I am trying to ingest using flume spooling directory to HDFS(SpoolDir > Memory Channel > HDFS).
I am using Cloudera Hadoop 5.4.2. (Hadoop 2.6.0, Flume 1.5.0).
It works well with smaller files, however it fails with larger files. Please find below my testing scenerio:
- files with size Kbytes to 50-60MBytes, processed without issue.
- files with greater than 50-60MB, it writes around 50MB to HDFS then I found flume agent unexpected exit.
- There are no error message on flume log. I found that it is trying to create the ".tmp" file (HDFS) several times, and each time writes couple of megabytes (some time 2MB, some time 45MB ) before unexpected exit. After some time, the last tried ".tmp" file renamed as completed(".tmp" removed) and the file in source spoolDir also renamed as ".COMPLETED" although full file is not written to HDFS.
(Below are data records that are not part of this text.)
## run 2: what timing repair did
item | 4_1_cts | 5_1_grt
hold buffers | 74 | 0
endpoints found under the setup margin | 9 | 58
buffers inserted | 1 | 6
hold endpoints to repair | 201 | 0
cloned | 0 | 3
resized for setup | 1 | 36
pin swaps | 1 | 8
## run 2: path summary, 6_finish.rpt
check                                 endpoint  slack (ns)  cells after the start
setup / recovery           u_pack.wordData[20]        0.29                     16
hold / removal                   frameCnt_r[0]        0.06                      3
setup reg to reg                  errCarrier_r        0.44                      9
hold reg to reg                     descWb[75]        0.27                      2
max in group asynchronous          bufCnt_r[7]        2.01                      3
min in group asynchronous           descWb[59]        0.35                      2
## src/hdl/timer_q_pkg.sv

```systemverilog
// shared constants, types and register map of the timer q unit
package timer_q_pkg;

    // bus and data widths
    localparam int ADDR_W = 8;
    localparam int DATA_W = 32;
    localparam int CNT_W = 16;
    localparam int CH_N = 4;
    localparam int PRE_W = 7;

    // register byte offsets
    localparam logic [ADDR_W-1:0] OFF_CTL0 = 8'h00;
    localparam logic [ADDR_W-1:0] OFF_IOC0 = 8'h04;
    localparam logic [ADDR_W-1:0] OFF_IOC1 = 8'h08;
    localparam logic [ADDR_W-1:0] OFF_IOC2 = 8'h0c;
    localparam logic [ADDR_W-1:0] OFF_CCR0 = 8'h10;
    localparam logic [ADDR_W-1:0] OFF_CCR1 = 8'h14;
    localparam logic [ADDR_W-1:0] OFF_CCR2 = 8'h18;
    localparam logic [ADDR_W-1:0] OFF_CCR3 = 8'h1c;
    localparam logic [ADDR_W-1:0] OFF_CNT = 8'h20;

    // reset values
    localparam logic [7:0] CTL0_RST = 8'h00;
    localparam logic [7:0] IOC_RST = 8'h00;
    localparam logic [CNT_W-1:0] CCR_RST = 16'h0000;
    localparam logic [CNT_W-1:0] CNT_IDLE = 16'hffff;
    localparam logic [CNT_W-1:0] CNT_READ_IDLE = 16'h0000;
    localparam logic [CNT_W-1:0] CNT_ONE = 16'h0001;
    localparam logic [PRE_W-1:0] PRE_ONE = 7'h01;

    // io_control_2 field positions
    localparam int IOC2_EXT_BIT = 2;
    localparam int IOC2_CAP_LSB = 4;

    // timer_control_0 layout: enable, four fixed zeros, clock select
    typedef struct packed {
        logic run;
        logic [3:0] fixed;
        logic [2:0] cks;
    } ctl_s;

    // valid edge choice of one timer input
    typedef enum logic [1:0] {
        EDGE_NONE = 2'b00,
        EDGE_RISE = 2'b01,
        EDGE_FALL = 2'b10,
        EDGE_BOTH = 2'b11
    } edge_sel_e;

endpackage : timer_q_pkg

```

## src/hdl/edge_detect.sv

```systemverilog
// valid edge detector for one timer input pin
`timescale 1ns/1ps
`default_nettype none
module edge_detect (
    input wire logic mclk,
    input wire logic arst_n,
    input wire logic run,
    input wire logic [1:0] sel,
    input wire logic din,
    output logic hit
);

    logic prev_r; // input level one cycle ago
    timer_q_pkg::edge_sel_e sel_e; // decoded edge choice

    // remember the previous level of the pin
    always_ff @(posedge mclk or negedge arst_n) begin
        if (!arst_n) begin
            prev_r <= 1'b0;
        end else begin
            prev_r <= din;
        end
    end

    // pick rising, falling, both or no edge
    always_comb begin
        sel_e = timer_q_pkg::edge_sel_e'(sel);
        case (sel_e)
            timer_q_pkg::EDGE_RISE: hit = run & din & ~prev_r;
            timer_q_pkg::EDGE_FALL: hit = run & ~din & prev_r;
            timer_q_pkg::EDGE_BOTH: hit = run & (din ^ prev_r);
            default: hit = 1'b0; // no edge is valid
        endcase
    end

endmodule : edge_detect
`default_nettype wire

```

## src/hdl/timer_q_unit.sv

```systemverilog
// timer q unit: counter, compare buffers, edges, outputs, apb registers
`timescale 1ns/1ps
`default_nettype none
module timer_q_unit #(
    parameter int CH_N = timer_q_pkg::CH_N
) (
    input wire logic mclk,
    input wire logic arst_n,
    input wire logic psel,
    input wire logic penable,
    input wire logic pwrite,
    input wire logic [timer_q_pkg::ADDR_W-1:0] paddr,
    input wire logic [timer_q_pkg::DATA_W-1:0] pwdata,
    input wire logic [3:0] pstrb,
    output logic [timer_q_pkg::DATA_W-1:0] prdata,
    output logic pready,
    output logic pslverr,
    input wire logic [CH_N-1:0] timer_input,
    output logic [CH_N-1:0] timer_output,
    output logic [CH_N-1:0] match_irq
);

    localparam int CW = timer_q_pkg::CNT_W;
    localparam int PW = timer_q_pkg::PRE_W;

    // timing in short: a bus write lands at the edge that ends its access
    // cycle; the counter moves at the edge after a tick; a match is seen
    // in the cycle after the counter takes the buffer value, and both the
    // request and the output toggle come from flip-flops one edge later.
    // stopping is a clear inside the clock, not a reset of the flops, so
    // a request already launched at the stopping edge still stands for
    // its one cycle

    // software visible registers
    timer_q_pkg::ctl_s ctl_r; // timer_control_0
    logic [7:0] ioc0_r; // io_control_0: output enable and level
    logic [7:0] ioc1_r; // io_control_1: input edge selects
    logic [7:0] ioc2_r; // io_control_2: event edge, source, modes
    logic [CW-1:0] ccr_r [CH_N]; // cap_cmp_reg_0 .. cap_cmp_reg_3

    // hidden state
    // the compare buffers sit beside the registers and have no address
    logic [CW-1:0] buf_r [CH_N]; // compare buffers, no bus path
    logic [CW-1:0] cnt_r; // 16-bit counter
    logic [PW-1:0] pre_r; // prescaler of the peripheral clock
    logic step_r; // counter moved in the previous cycle
    logic [CH_N-1:0] out_r; // timer output pins
    logic [CH_N-1:0] irq_r; // match interrupt pulses

    // bus side state
    // all three stand for one access cycle only
    logic [timer_q_pkg::DATA_W-1:0] rdata_r; // read data for access
    logic pready_r; // answer of the access phase
    logic slverr_r; // unmapped address flag

    // combinational helpers
    logic run; // timer enabled
    logic tick; // one count of the counter this cycle
    logic ev_hit; // valid edge on the event input
    logic [CH_N-1:0] cin_hit; // valid edges on capture inputs
    logic [CH_N-1:0] cap_mode; // channel used for capture
    logic [CH_N-1:0] match; // counter equals a buffer
    logic wr_acc; // write taken at this edge
    logic [timer_q_pkg::DATA_W-1:0] rd_mux; // read value
    logic rd_ok; // address is mapped
    logic ctl_wr; // byte write to timer_control_0
    logic ioc_wr; // byte write by lane 0 to any address; the case picks the register
    timer_q_pkg::ctl_s ctl_wd; // written byte seen as control fields

    // internal tick for a clock select code, divider of 2^cks
    // code 0 ticks every cycle, code 7 once in 128 cycles
    function automatic logic int_tick(input logic [PW-1:0] pre,
                                      input logic [2:0] cks);
        logic [PW-1:0] mask;
        mask = PW'((8'h01 << cks) - 8'h01);
        return (pre & mask) == mask;
    endfunction : int_tick

    // merge low two byte lanes of a write into a 16-bit value
    // a lane left out keeps the old byte
    function automatic logic [CW-1:0] lane16(input logic [CW-1:0] old,
                                             input logic [31:0] wd,
                                             input logic [3:0] st);
        logic [CW-1:0] v;
        v = old;
        if (st[0]) begin
            v[7:0] = wd[7:0];
        end
        if (st[1]) begin
            v[15:8] = wd[15:8];
        end
        return v;
    endfunction : lane16

    // byte offset of a channel's capture/compare register
    // channels above three share the last offset
    function automatic logic [timer_q_pkg::ADDR_W-1:0] ccr_off(
        input int k);
        case (k)
            0: return timer_q_pkg::OFF_CCR0;
            1: return timer_q_pkg::OFF_CCR1;
            2: return timer_q_pkg::OFF_CCR2;
            default: return timer_q_pkg::OFF_CCR3;
        endcase
    endfunction : ccr_off

    // decoded enable, capture use and write strobes
    assign run = ctl_r.run;
    assign cap_mode = ioc2_r[timer_q_pkg::IOC2_CAP_LSB +: CH_N];
    assign wr_acc = psel & penable & pwrite & pready_r;
    // byte-wide registers take lane 0; without it a write is ignored
    assign ctl_wr = wr_acc & pstrb[0] & (paddr == timer_q_pkg::OFF_CTL0);
    assign ioc_wr = wr_acc & pstrb[0];
    assign ctl_wd = pwdata[7:0];

    // valid edge detectors of the capture inputs
    // one detector per input; they only fire while the timer runs
    genvar g;
    generate
        for (g = 0; g < CH_N; g++) begin : g_cin
            edge_detect u_edge (
                .mclk(mclk),
                .arst_n(arst_n),
                .run(run),
                .sel(ioc1_r[2*g +: 2]),
                .din(timer_input[g]),
                .hit(cin_hit[g])
            );
        end
    endgenerate

    // event input shares pin 0 with its own edge choice
    // a second detector, so capture and counting may pick other edges
    edge_detect u_event (
        .mclk(mclk),
        .arst_n(arst_n),
        .run(run),
        .sel(ioc2_r[1:0]),
        .din(timer_input[0]),
        .hit(ev_hit)
    );

    // count clock selector: external events or divided clock
    // only one source feeds the counter at a time
    always_comb begin
        if (ioc2_r[timer_q_pkg::IOC2_EXT_BIT]) begin
            tick = run & ev_hit;
        end else begin
            tick = run & int_tick(pre_r, ctl_r.cks);
        end
    end

    // prescaler runs only while enabled, cleared when stopped
    // so each start sees a whole first period of the count clock
    always_ff @(posedge mclk or negedge arst_n) begin
        if (!arst_n) begin
            pre_r <= '0;
        end else if (!run) begin
            pre_r <= '0;
        end else begin
            pre_r <= pre_r + timer_q_pkg::PRE_ONE;
        end
    end

    // 16-bit counter, all ones while stopped
    // the first tick after a start takes it from all ones to zero
    always_ff @(posedge mclk or negedge arst_n) begin
        if (!arst_n) begin
            cnt_r <= timer_q_pkg::CNT_IDLE;
        end else if (!run) begin
            cnt_r <= timer_q_pkg::CNT_IDLE;
        end else if (tick) begin
            cnt_r <= cnt_r + timer_q_pkg::CNT_ONE;
        end
    end

    // marks the cycle in which the counter holds a fresh value
    // without it a counter resting on the buffer value under a slow
    // count clock would hold the match request for many cycles
    always_ff @(posedge mclk or negedge arst_n) begin
        if (!arst_n) begin
            step_r <= 1'b0;
        end else begin
            step_r <= tick;
        end
    end

    // control register 0: whole byte by lane 0, fixed bits kept zero
    // a rewrite of the same value leaves every field as it was, so the
    // prescaler and counter run on undisturbed
    always_ff @(posedge mclk or negedge arst_n) begin
        if (!arst_n) begin
            ctl_r <= timer_q_pkg::ctl_s'(timer_q_pkg::CTL0_RST);
        end else if (ctl_wr) begin
            ctl_r.run <= ctl_wd.run;
            ctl_r.fixed <= '0;
            ctl_r.cks <= ctl_wd.cks;
        end
    end

    // io control registers, one byte each
    // pins, edge choices and channel use all change only here
    always_ff @(posedge mclk or negedge arst_n) begin
        if (!arst_n) begin
            ioc0_r <= timer_q_pkg::IOC_RST;
            ioc1_r <= timer_q_pkg::IOC_RST;
            ioc2_r <= timer_q_pkg::IOC_RST;
        end else if (ioc_wr) begin
            case (paddr)
                timer_q_pkg::OFF_IOC0: ioc0_r <= pwdata[7:0];
                timer_q_pkg::OFF_IOC1: ioc1_r <= pwdata[7:0];
                timer_q_pkg::OFF_IOC2: ioc2_r <= pwdata[7:0];
                default: ioc0_r <= ioc0_r; // other addresses
            endcase
        end
    end

    // per channel: register, hidden buffer, match, output, irq
    // channel k uses bits 2k and 2k+1 of io_control_0
    generate
        for (g = 0; g < CH_N; g++) begin : g_ch
            logic ccr_wr; // write to this channel's register
            assign ccr_wr = wr_acc && paddr == ccr_off(g);

            // capture/compare register: bus write wins over capture
            // both byte lanes are written separately
            always_ff @(posedge mclk or negedge arst_n) begin
                if (!arst_n) begin
                    ccr_r[g] <= timer_q_pkg::CCR_RST;
                end else if (ccr_wr) begin
                    ccr_r[g] <= lane16(ccr_r[g], pwdata, pstrb);
                end else if (cap_mode[g] && cin_hit[g]) begin
                    ccr_r[g] <= cnt_r; // capture on a valid edge
                end
            end

            // hidden buffer loaded only from a compare-use write
            // a write in capture use leaves the buffer as it was
            always_ff @(posedge mclk or negedge arst_n) begin
                if (!arst_n) begin
                    buf_r[g] <= timer_q_pkg::CCR_RST;
                end else if (ccr_wr && !cap_mode[g]) begin
                    buf_r[g] <= lane16(ccr_r[g], pwdata, pstrb);
                end
            end

            // fresh counter value equal to the buffer
            // the buffer is not compared while the channel captures
            assign match[g] = run & step_r & ~cap_mode[g]
                              & (cnt_r == buf_r[g]);

            // one-cycle match interrupt request
            // stands one cycle, since a match lasts one cycle
            always_ff @(posedge mclk or negedge arst_n) begin
                if (!arst_n) begin
                    irq_r[g] <= 1'b0;
                end else begin
                    irq_r[g] <= match[g];
                end
            end

            // output pin: idle level when stopped, toggles on match
            // with the enable bit clear the pin shows the level bit,
            // so software may park it high or low
            always_ff @(posedge mclk or negedge arst_n) begin
                if (!arst_n) begin
                    out_r[g] <= 1'b0;
                end else if (!run || !ioc0_r[2*g]) begin
                    out_r[g] <= ioc0_r[2*g+1];
                end else if (match[g]) begin
                    out_r[g] <= ~out_r[g];
                end
            end
        end
    endgenerate

    // read decode; buffers never appear on the bus
    // unmapped addresses read zero and raise the error flag
    always_comb begin
        rd_mux = '0;
        rd_ok = 1'b1;
        case (paddr)
            timer_q_pkg::OFF_CTL0: rd_mux[7:0] = ctl_r;
            timer_q_pkg::OFF_IOC0: rd_mux[7:0] = ioc0_r;
            timer_q_pkg::OFF_IOC1: rd_mux[7:0] = ioc1_r;
            timer_q_pkg::OFF_IOC2: rd_mux[7:0] = ioc2_r;
            timer_q_pkg::OFF_CCR0: rd_mux[CW-1:0] = ccr_r[0];
            timer_q_pkg::OFF_CCR1: rd_mux[CW-1:0] = ccr_r[1];
            timer_q_pkg::OFF_CCR2: rd_mux[CW-1:0] = ccr_r[2];
            timer_q_pkg::OFF_CCR3: rd_mux[CW-1:0] = ccr_r[3];
            timer_q_pkg::OFF_CNT: begin
                // stopped counter reads as zero though it holds ones
                rd_mux[CW-1:0] = run ? cnt_r
                                     : timer_q_pkg::CNT_READ_IDLE;
            end
            default: rd_ok = 1'b0; // unmapped address
        endcase
    end

    // apb answer: ready in every access phase, no wait states
    // the answer is prepared at the setup edge, so read data shows
    // the register as it stood at that edge
    always_ff @(posedge mclk or negedge arst_n) begin
        if (!arst_n) begin
            pready_r <= 1'b0;
            slverr_r <= 1'b0;
            rdata_r <= '0;
        end else if (psel && !penable) begin
            // setup cycle: prepare the answer for the access phase
            pready_r <= 1'b1;
            slverr_r <= ~rd_ok;
            rdata_r <= pwrite ? '0 : rd_mux;
        end else begin
            // answer lasts one access cycle only
            pready_r <= 1'b0;
            slverr_r <= 1'b0;
            rdata_r <= '0;
        end
    end

    // outputs straight from flip-flops
    // nothing combinational reaches a pin
    assign prdata = rdata_r;
    assign pready = pready_r;
    assign pslverr = slverr_r;
    assign timer_output = out_r;
    assign match_irq = irq_r;

endmodule : timer_q_unit
`default_nettype wire

```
In real scenerio, our files will be around 2GB in size. So, need some robust flume configuration to handle workload.
Note:
- Flume agent node is part of hadoop cluster and not a datanode (it is an edge node).
- Spool directory is local filesystem on the same server running flume agent.
- All are physical sever (not virtual).
- In the same cluster, we have twitter datafeeding with flume running fine(although very small about of data).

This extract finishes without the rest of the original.